Paraîtrait même — selon les dires d’un bouquin style :
je-t’explique-le-comment-du-pourquoi-des-choses-, de-la-vie-et-du-reste-et-en-autant-de-chapitres
— , que le bled foutrait le camp si le zef pour une raison que lui seul
sait, s’arrêtait de se prendre pour lui même.
À moins que le zef ne cesse pour faire place à la pluie.
Parce qu’ici, lorsqu’il pleut, c’est-à-dire pas souvent mais au
printemps — époque où le zef prend deux trois jours de congés pour
s’abriter de l’ondée, faut croire —, un gosse de dix piges fouille
un sac de jute pour en extraire une pierre parmi d’autres : une pierre
d’argent.
Pourquoi le premier jour de pluie ? Nul ne le sait ! Toujours est-il que
le pauvre môme récupère sa pierre et lit dessus son avenir : boulot,
épouse, nombre de chiares à venir, emmerdes, bonheur, bref, lit toute sa
vie jusqu’à tomber sur la date de sa propre fin.

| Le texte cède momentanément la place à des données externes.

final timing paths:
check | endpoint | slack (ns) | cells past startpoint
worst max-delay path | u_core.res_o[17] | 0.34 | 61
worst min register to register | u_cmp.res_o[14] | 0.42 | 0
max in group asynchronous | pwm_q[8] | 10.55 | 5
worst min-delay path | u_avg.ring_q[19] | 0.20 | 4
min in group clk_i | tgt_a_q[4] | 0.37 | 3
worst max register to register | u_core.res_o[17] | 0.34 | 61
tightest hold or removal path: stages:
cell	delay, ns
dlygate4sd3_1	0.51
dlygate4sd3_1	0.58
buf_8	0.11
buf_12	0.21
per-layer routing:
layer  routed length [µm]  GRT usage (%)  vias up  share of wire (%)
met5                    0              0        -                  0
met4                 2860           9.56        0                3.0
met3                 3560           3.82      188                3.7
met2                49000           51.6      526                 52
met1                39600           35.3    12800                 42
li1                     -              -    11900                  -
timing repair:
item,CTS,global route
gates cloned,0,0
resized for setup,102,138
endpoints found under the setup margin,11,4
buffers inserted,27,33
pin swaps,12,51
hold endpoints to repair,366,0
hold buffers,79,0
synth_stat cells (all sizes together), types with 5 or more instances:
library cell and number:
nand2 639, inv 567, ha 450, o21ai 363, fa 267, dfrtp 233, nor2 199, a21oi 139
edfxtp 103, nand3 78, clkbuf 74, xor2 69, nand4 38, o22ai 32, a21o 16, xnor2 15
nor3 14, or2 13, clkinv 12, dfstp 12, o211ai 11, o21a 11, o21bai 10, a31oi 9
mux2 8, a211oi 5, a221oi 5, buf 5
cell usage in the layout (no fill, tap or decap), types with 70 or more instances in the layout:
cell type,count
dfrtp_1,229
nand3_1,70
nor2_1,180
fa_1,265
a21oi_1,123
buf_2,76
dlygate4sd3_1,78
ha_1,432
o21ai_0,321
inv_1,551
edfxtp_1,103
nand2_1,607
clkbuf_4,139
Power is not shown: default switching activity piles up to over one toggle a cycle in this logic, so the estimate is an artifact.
**src/sv/assert_macros.svh**
```systemverilog
// Assertion macros shared by the gate RTL.
// Needs no other file; the SYNTH macro removes every check for synthesis.
`ifndef ASSERT_MACROS_SVH
`define ASSERT_MACROS_SVH
`ifndef SYNTH
`define ASSERT_ALWAYS(label, clk_sig, rst_sig, expr, msg) \
  label: assert property (@(posedge clk_sig) disable iff (rst_sig) (expr)) else $error(msg);
`define ASSERT_NEXT(label, clk_sig, rst_sig, ante, cons, msg) \
  label: assert property (@(posedge clk_sig) disable iff (rst_sig) (ante) |=> (cons)) \
    else $error(msg);
`else
`define ASSERT_ALWAYS(label, clk_sig, rst_sig, expr, msg)
`define ASSERT_NEXT(label, clk_sig, rst_sig, ante, cons, msg)
`endif
`endif

```
**src/sv/mng_pkg.sv**
```systemverilog
// Types, constants and the sequencer schedule of the Mahalanobis nearest gate.
// Used by mng_mac, mng_seq and mahalanobis_nearest_gate; depends on nothing.
`default_nettype none

package mng_pkg;

  localparam int MAX_DETECTIONS = 256;

  localparam int POS_W  = 20;  // Q12.8 positions
  localparam int COV_W  = 16;  // Q8.8 covariance terms
  localparam int GATE_W = 16;  // Q8.8 gate threshold
  localparam int IDX_W  = 8;
  localparam int DIFF_W = 21;  // innovation, Q13.8
  localparam int OP_W   = 22;  // multiplier operand width
  localparam int PROD_W = 2 * OP_W;
  localparam int ACC_W  = 60;  // numerator stays below 2^58 in magnitude
  localparam int DET_W  = 34;
  localparam int LIM_W  = 50;
  localparam int MID_W  = 39;  // intermediate terms u and v
  localparam int SPLIT  = 20;  // low half width when an operand is split
  localparam int BEST_W = 61;
  localparam int STEP_W = 4;

  localparam logic [GATE_W-1:0] GATE_RESET = 16'd2360;
  localparam logic [BEST_W-1:0] BEST_ONES  = '1;
  localparam logic [STEP_W-1:0] LAST_STEP  = 4'd13;

  localparam logic CMD_LOAD = 1'b0;
  localparam logic CMD_DET  = 1'b1;

  typedef enum logic [1:0] {
    ST_IDLE,
    ST_CALC,
    ST_FIN
  } state_t;

  // Operand pairs fed to the shared multiplier.
  typedef enum logic [3:0] {
    OP_AC,    // cov_xx * cov_yy
    OP_BB,    // cov_xy * cov_xy
    OP_CDX,   // cov_yy * dx
    OP_B2DY,  // 2 cov_xy * dy
    OP_TDL,   // threshold * low half of det
    OP_TDH,   // threshold * high half of det
    OP_ADY,   // cov_xx * dy
    OP_DXUL,  // dx * low half of u
    OP_DXUH,  // dx * high half of u
    OP_DYVL,  // dy * low half of v
    OP_DYVH   // dy * high half of v
  } op_t;

  typedef struct packed {
    logic issue;
    logic neg;
    logic sh;
    logic clr;
  } mac_cmd_t;

  typedef struct packed {
    op_t      op;
    mac_cmd_t cmd;
  } uop_t;

  typedef struct packed {
    uop_t uop;
    logic cap_det;
    logic cap_u;
    logic cap_lim;
    logic cap_v;
    logic cap_gate;
    logic upd_best;
    logic fin;
    logic idle;
  } seq_ctrl_t;

  typedef struct packed {
    logic                     cmd;
    logic signed [POS_W-1:0]  pred_x;
    logic signed [POS_W-1:0]  pred_y;
    logic        [COV_W-1:0]  cov_xx;
    logic signed [COV_W-1:0]  cov_xy;
    logic        [COV_W-1:0]  cov_yy;
    logic signed [POS_W-1:0]  det_x;
    logic signed [POS_W-1:0]  det_y;
    logic        [IDX_W-1:0]  det_index;
    logic                     det_last;
  } in_word_t;

  typedef struct packed {
    logic             match_found;
    logic [IDX_W-1:0] match_index;
  } out_word_t;

  function automatic uop_t mk_uop(input op_t op, input logic neg, input logic sh,
                                  input logic clr);
    uop_t u;
    u.op        = op;
    u.cmd.issue = 1'b1;
    u.cmd.neg   = neg;
    u.cmd.sh    = sh;
    u.cmd.clr   = clr;
    return u;
  endfunction

  // A product issued at a step is held in the product register and then added into
  // the accumulator, so a chain is captured only after its last product is added.
  function automatic seq_ctrl_t step_ctrl(input logic [STEP_W-1:0] step);
    seq_ctrl_t c;
    c = '0;
    case (step)
      4'd0:  c.uop = mk_uop(OP_AC,   1'b0, 1'b0, 1'b1);
      4'd1:  c.uop = mk_uop(OP_BB,   1'b1, 1'b0, 1'b0);
      4'd2:  c.uop = mk_uop(OP_CDX,  1'b0, 1'b0, 1'b1);
      4'd3: begin
        c.uop     = mk_uop(OP_B2DY, 1'b1, 1'b0, 1'b0);
        c.cap_det = 1'b1;
      end
      4'd4:  c.uop = mk_uop(OP_TDL,  1'b0, 1'b0, 1'b1);
      4'd5: begin
        c.uop   = mk_uop(OP_TDH, 1'b0, 1'b1, 1'b0);
        c.cap_u = 1'b1;
      end
      4'd6:  c.uop = mk_uop(OP_ADY,  1'b0, 1'b0, 1'b1);
      4'd7: begin
        c.uop     = mk_uop(OP_DXUL, 1'b0, 1'b0, 1'b1);
        c.cap_lim = 1'b1;
      end
      4'd8: begin
        c.uop   = mk_uop(OP_DXUH, 1'b0, 1'b1, 1'b0);
        c.cap_v = 1'b1;
      end
      4'd9:  c.uop = mk_uop(OP_DYVL, 1'b0, 1'b0, 1'b0);
      4'd10: c.uop = mk_uop(OP_DYVH, 1'b0, 1'b1, 1'b0);
      4'd12: c.cap_gate = 1'b1;
      4'd13: c.upd_best = 1'b1;
      default: c = '0;
    endcase
    return c;
  endfunction

endpackage

`default_nettype wire

```
**src/sv/mng_mac.sv**
```systemverilog
// Shared multiply-accumulate unit: registered product, then signed accumulate.
// Depends on mng_pkg.
`default_nettype none

module mng_mac (
  input  wire logic                                clk,
  input  wire logic                                rst,
  input  wire mng_pkg::mac_cmd_t                   cmd,
  input  wire logic signed [mng_pkg::OP_W-1:0]     opa,
  input  wire logic signed [mng_pkg::OP_W-1:0]     opb,
  output logic signed      [mng_pkg::ACC_W-1:0]    acc
);

  logic signed [mng_pkg::PROD_W-1:0] prod;
  logic                              p_valid;
  logic                              p_neg;
  logic                              p_sh;
  logic                              p_clr;
  logic signed [mng_pkg::ACC_W-1:0]  term;
  logic signed [mng_pkg::ACC_W-1:0]  shifted;
  logic signed [mng_pkg::ACC_W-1:0]  base;
  logic signed [mng_pkg::ACC_W-1:0]  acc_next;

  always_ff @(posedge clk) begin
    if (rst) begin
      p_valid <= 1'b0;
    end else begin
      p_valid <= cmd.issue;
    end
    prod  <= opa * opb;
    p_neg <= cmd.neg;
    p_sh  <= cmd.sh;
    p_clr <= cmd.clr;
  end

  always_comb begin
    term     = {{(mng_pkg::ACC_W - mng_pkg::PROD_W){prod[mng_pkg::PROD_W-1]}}, prod};
    shifted  = p_sh ? (term <<< mng_pkg::SPLIT) : term;
    base     = p_clr ? '0 : acc;
    acc_next = p_neg ? (base - shifted) : (base + shifted);
  end

  always_ff @(posedge clk) begin
    if (p_valid) begin
      acc <= acc_next;
    end
  end

endmodule

`default_nettype wire

```
**src/sv/mng_seq.sv**
```systemverilog
// Sequencer of the gate: idle, a fixed schedule of steps, then the finish step.
// Depends on mng_pkg for the state type and the step schedule.
`default_nettype none

module mng_seq (
  input  wire logic               clk,
  input  wire logic               rst,
  input  wire logic               start,
  input  wire logic               fin_go,
  output mng_pkg::seq_ctrl_t      ctrl
);

  mng_pkg::state_t               state;
  mng_pkg::state_t               state_next;
  logic [mng_pkg::STEP_W-1:0]    step;
  logic [mng_pkg::STEP_W-1:0]    step_next;

  always_ff @(posedge clk) begin
    if (rst) begin
      state <= mng_pkg::ST_IDLE;
      step  <= '0;
    end else begin
      state <= state_next;
      step  <= step_next;
    end
  end

  always_comb begin
    state_next = state;
    step_next  = '0;
    case (state)
      mng_pkg::ST_IDLE: begin
        if (start) begin
          state_next = mng_pkg::ST_CALC;
        end
      end
      mng_pkg::ST_CALC: begin
        if (step == mng_pkg::LAST_STEP) begin
          state_next = mng_pkg::ST_FIN;
        end else begin
          step_next = step + 1'b1;
        end
      end
      mng_pkg::ST_FIN: begin
        if (fin_go) begin
          state_next = mng_pkg::ST_IDLE;
        end
      end
      default: state_next = mng_pkg::ST_IDLE;
    endcase
  end

  always_comb begin
    ctrl = '0;
    case (state)
      mng_pkg::ST_IDLE: ctrl.idle = 1'b1;
      mng_pkg::ST_CALC: ctrl = mng_pkg::step_ctrl(step);
      mng_pkg::ST_FIN:  ctrl.fin = 1'b1;
      default:          ctrl = '0;
    endcase
  end

endmodule

`default_nettype wire

```
**src/sv/mahalanobis_nearest_gate.sv**
```systemverilog
// Nearest-neighbor Mahalanobis gate for one track; uses mng_pkg, mng_seq, mng_mac.
// A load word is taken while the sequencer stays idle. A detection word runs 14
// schedule steps and one finish step on one shared multiplier: the next word is
// accepted after the finish step, which writes the report word on a frame's last detection.
// Synchronous active-high reset clears the track, the search and the output,
// and sets the gate threshold to 9.22 (Q8.8 value 2360).
`default_nettype none
`include "assert_macros.svh"

module mahalanobis_nearest_gate #(
  parameter int MAX_DETECTIONS = mng_pkg::MAX_DETECTIONS
) (
  input  wire logic                              clk,
  input  wire logic                              rst,
  // gate threshold register
  input  wire logic                              cfg_wr_en,
  input  wire logic [mng_pkg::GATE_W-1:0]        cfg_wr_data,
  // input words
  input  wire logic                              in_valid,
  output logic                                   in_stall,
  input  wire mng_pkg::in_word_t                 in_data,
  // report words
  output logic                                   out_valid,
  input  wire logic                              out_stall,
  output mng_pkg::out_word_t                     out_data
);

  // Detection indexes are compared against the limit at 13 bits, which holds
  // limits up to 8191.
  localparam int                 LIMIT_W   = 13;
  localparam logic [LIMIT_W-1:0] IDX_LIMIT = LIMIT_W'(MAX_DETECTIONS);

  // Configuration and track state.
  logic        [mng_pkg::GATE_W-1:0]  gate_threshold;
  logic signed [mng_pkg::POS_W-1:0]   track_pred_x;
  logic signed [mng_pkg::POS_W-1:0]   track_pred_y;
  logic        [mng_pkg::COV_W-1:0]   track_cov_xx;
  logic signed [mng_pkg::COV_W-1:0]   track_cov_xy;
  logic        [mng_pkg::COV_W-1:0]   track_cov_yy;

  // Search state over one frame.
  logic        [mng_pkg::BEST_W-1:0]  best_numerator;
  logic        [mng_pkg::IDX_W-1:0]   best_index;
  logic                               any_found;

  // Per-detection working registers.
  logic signed [mng_pkg::DIFF_W-1:0]  dx;
  logic signed [mng_pkg::DIFF_W-1:0]  dy;
  logic        [mng_pkg::IDX_W-1:0]   cur_index;
  logic                               cur_last;
  logic signed [mng_pkg::DET_W-1:0]   det_val;
  logic signed [mng_pkg::LIM_W-1:0]   lim_val;
  logic signed [mng_pkg::MID_W-1:0]   u_val;
  logic signed [mng_pkg::MID_W-1:0]   v_val;
  logic        [mng_pkg::BEST_W-1:0]  num_val;
  logic                               gate_ok;

  mng_pkg::seq_ctrl_t                 ctrl;
  logic signed [mng_pkg::OP_W-1:0]    opa;
  logic signed [mng_pkg::OP_W-1:0]    opb;
  logic signed [mng_pkg::ACC_W-1:0]   acc;

  logic in_fire;
  logic start;
  logic load;
  logic out_free;
  logic fin_go;
  logic rep_write;
  logic det_pos;
  logic idx_ok;
  logic num_lt_lim;

  // Input side is open only while the sequencer is idle. A pending report word
  // does not hold the input: the output register parts the two sides.
  assign in_stall = !ctrl.idle;
  assign in_fire  = in_valid && ctrl.idle;
  assign start    = in_fire && (in_data.cmd == mng_pkg::CMD_DET);
  assign load     = in_fire && (in_data.cmd == mng_pkg::CMD_LOAD);

  // The finish step waits only when this detection closes the frame and the
  // output register still holds a word that is not being taken.
  assign out_free  = !out_valid || !out_stall;
  assign fin_go    = !cur_last || out_free;
  assign rep_write = ctrl.fin && cur_last && out_free;

  mng_seq u_seq (
    .clk    (clk),
    .rst    (rst),
    .start  (start),
    .fin_go (fin_go),
    .ctrl   (ctrl)
  );

  // Operand selection for the shared multiplier. Wide values (det, u and v)
  // are split into an unsigned low half and a signed high half; the unit
  // shifts the high partial product left by the low half's width.
  always_comb begin
    case (ctrl.uop.op)
      mng_pkg::OP_AC: begin
        opa = $signed(mng_pkg::OP_W'(track_cov_xx));
        opb = $signed(mng_pkg::OP_W'(track_cov_yy));
      end
      mng_pkg::OP_BB: begin
        opa = mng_pkg::OP_W'(track_cov_xy);
        opb = mng_pkg::OP_W'(track_cov_xy);
      end
      mng_pkg::OP_CDX: begin
        opa = $signed(mng_pkg::OP_W'(track_cov_yy));
        opb = mng_pkg::OP_W'(dx);
      end
      mng_pkg::OP_B2DY: begin
        opa = mng_pkg::OP_W'(track_cov_xy) <<< 1;
        opb = mng_pkg::OP_W'(dy);
      end
      mng_pkg::OP_TDL: begin
        opa = $signed(mng_pkg::OP_W'(gate_threshold));
        opb = $signed(mng_pkg::OP_W'(det_val[mng_pkg::SPLIT-1:0]));
      end
      mng_pkg::OP_TDH: begin
        opa = $signed(mng_pkg::OP_W'(gate_threshold));
        opb = mng_pkg::OP_W'($signed(det_val[mng_pkg::DET_W-1:mng_pkg::SPLIT]));
      end
      mng_pkg::OP_ADY: begin
        opa = $signed(mng_pkg::OP_W'(track_cov_xx));
        opb = mng_pkg::OP_W'(dy);
      end
      mng_pkg::OP_DXUL: begin
        opa = mng_pkg::OP_W'(dx);
        opb = $signed(mng_pkg::OP_W'(u_val[mng_pkg::SPLIT-1:0]));
      end
      mng_pkg::OP_DXUH: begin
        opa = mng_pkg::OP_W'(dx);
        opb = mng_pkg::OP_W'($signed(u_val[mng_pkg::MID_W-1:mng_pkg::SPLIT]));
      end
      mng_pkg::OP_DYVL: begin
        opa = mng_pkg::OP_W'(dy);
        opb = $signed(mng_pkg::OP_W'(v_val[mng_pkg::SPLIT-1:0]));
      end
      mng_pkg::OP_DYVH: begin
        opa = mng_pkg::OP_W'(dy);
        opb = mng_pkg::OP_W'($signed(v_val[mng_pkg::MID_W-1:mng_pkg::SPLIT]));
      end
      default: begin
        opa = '0;
        opb = '0;
      end
    endcase
  end

  // The schedule builds, in order:
  //   det = cov_xx*cov_yy - cov_xy^2
  //   u   = cov_yy*dx - 2*cov_xy*dy
  //   lim = threshold * det
  //   v   = cov_xx*dy
  //   N   = dx*u + dy*v  (the numerator of the normalized innovation squared)
  mng_mac u_mac (
    .clk (clk),
    .rst (rst),
    .cmd (ctrl.uop.cmd),
    .opa (opa),
    .opb (opb),
    .acc (acc)
  );

  // Gate test on the finished numerator. Comparing N with threshold * det
  // replaces the division by the determinant; a non-positive determinant or
  // an index beyond the list size rejects the detection outright.
  assign det_pos    = !det_val[mng_pkg::DET_W-1] && (det_val != '0);
  assign idx_ok     = {{(LIMIT_W - mng_pkg::IDX_W){1'b0}}, cur_index} < IDX_LIMIT;
  assign num_lt_lim = acc < mng_pkg::ACC_W'(lim_val);

  // Working registers; they need no reset since every detection rebuilds them.
  always_ff @(posedge clk) begin
    if (start) begin
      dx        <= mng_pkg::DIFF_W'(in_data.det_x) - mng_pkg::DIFF_W'(track_pred_x);
      dy        <= mng_pkg::DIFF_W'(in_data.det_y) - mng_pkg::DIFF_W'(track_pred_y);
      cur_index <= in_data.det_index;
    end
    if (ctrl.cap_det) begin
      det_val <= $signed(acc[mng_pkg::DET_W-1:0]);
    end
    if (ctrl.cap_u) begin
      u_val <= $signed(acc[mng_pkg::MID_W-1:0]);
    end
    if (ctrl.cap_lim) begin
      lim_val <= $signed(acc[mng_pkg::LIM_W-1:0]);
    end
    if (ctrl.cap_v) begin
      v_val <= $signed(acc[mng_pkg::MID_W-1:0]);
    end
    if (ctrl.cap_gate) begin
      gate_ok <= det_pos && idx_ok && !acc[mng_pkg::ACC_W-1] && num_lt_lim;
      num_val <= mng_pkg::BEST_W'(acc[mng_pkg::ACC_W-2:0]);
    end
  end

  // The last mark is control: the finish step reads it, so it is reset.
  always_ff @(posedge clk) begin
    if (rst) begin
      cur_last <= 1'b0;
    end else if (start) begin
      cur_last <= in_data.det_last;
    end
  end

  // Threshold, track and search state. A load word and a written report
  // both restart the search; a strictly smaller numerator replaces the best,
  // so on a tie the earlier detection stays.
  always_ff @(posedge clk) begin
    if (rst) begin
      gate_threshold <= mng_pkg::GATE_RESET;
      track_pred_x   <= '0;
      track_pred_y   <= '0;
      track_cov_xx   <= '0;
      track_cov_xy   <= '0;
      track_cov_yy   <= '0;
      best_numerator <= mng_pkg::BEST_ONES;
      best_index     <= '0;
      any_found      <= 1'b0;
    end else begin
      if (cfg_wr_en) begin
        gate_threshold <= cfg_wr_data;
      end
      if (load) begin
        track_pred_x   <= in_data.pred_x;
        track_pred_y   <= in_data.pred_y;
        track_cov_xx   <= in_data.cov_xx;
        track_cov_xy   <= in_data.cov_xy;
        track_cov_yy   <= in_data.cov_yy;
      end
      if (load || rep_write) begin
        best_numerator <= mng_pkg::BEST_ONES;
        best_index     <= '0;
        any_found      <= 1'b0;
      end else if (ctrl.upd_best && gate_ok && (num_val < best_numerator)) begin
        best_numerator <= num_val;
        best_index     <= cur_index;
        any_found      <= 1'b1;
      end
    end
  end

  // Output register: holds one report word until the receiver takes it.
  always_ff @(posedge clk) begin
    if (rst) begin
      out_valid <= 1'b0;
    end else if (rep_write) begin
      out_valid <= 1'b1;
    end else if (!out_stall) begin
      out_valid <= 1'b0;
    end
  end

  always_ff @(posedge clk) begin
    if (rep_write) begin
      out_data.match_found <= any_found;
      out_data.match_index <= any_found ? best_index : '0;
    end
  end

  // A report written in the finish step must be on the output the next cycle.
  `ASSERT_NEXT(a_report_shown, clk, rst, rep_write, out_valid, "report word was not presented")
  // An accepted detection closes the input until its schedule has run.
  `ASSERT_NEXT(a_busy_after_start, clk, rst, start, in_stall, "input open during a detection")
  // A report without a match carries index zero.
  `ASSERT_ALWAYS(a_no_match_index, clk, rst, !out_valid || out_data.match_found || (out_data.match_index == '0), "report without a match has a nonzero index")
  // Once a detection is gated the best numerator has left its cleared value.
  `ASSERT_ALWAYS(a_found_has_best, clk, rst, !any_found || (best_numerator != mng_pkg::BEST_ONES), "match flagged with a cleared best numerator")

endmodule

`default_nettype wire
```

Certains mômes ont de la chance, d’autres la poisse, d’autres c’est
pire, d’autres c’est pire encore — non parce que jardinier à Annan
avec six femmes et huit gosses à charge pour trois jours de pluie par an,
me faites pas rigoler — mais aucun d’eux ne rechignent, et tous suivent
la voie dictée par la pierre.
J’ai avisé le vaisseau de l’ignominie d’une telle pratique. Il a
bavé, avant d’aller s’enfiler une bonne centaine de litres de flotte,
puis il a roté longuement comme pour dire :

— Qu’importe le mal au cul du touriste, tant qu’on lui raconte des
histoires dans le style mille et une devises entrantes. « Et après la
pluie : le vent », il a ajouté.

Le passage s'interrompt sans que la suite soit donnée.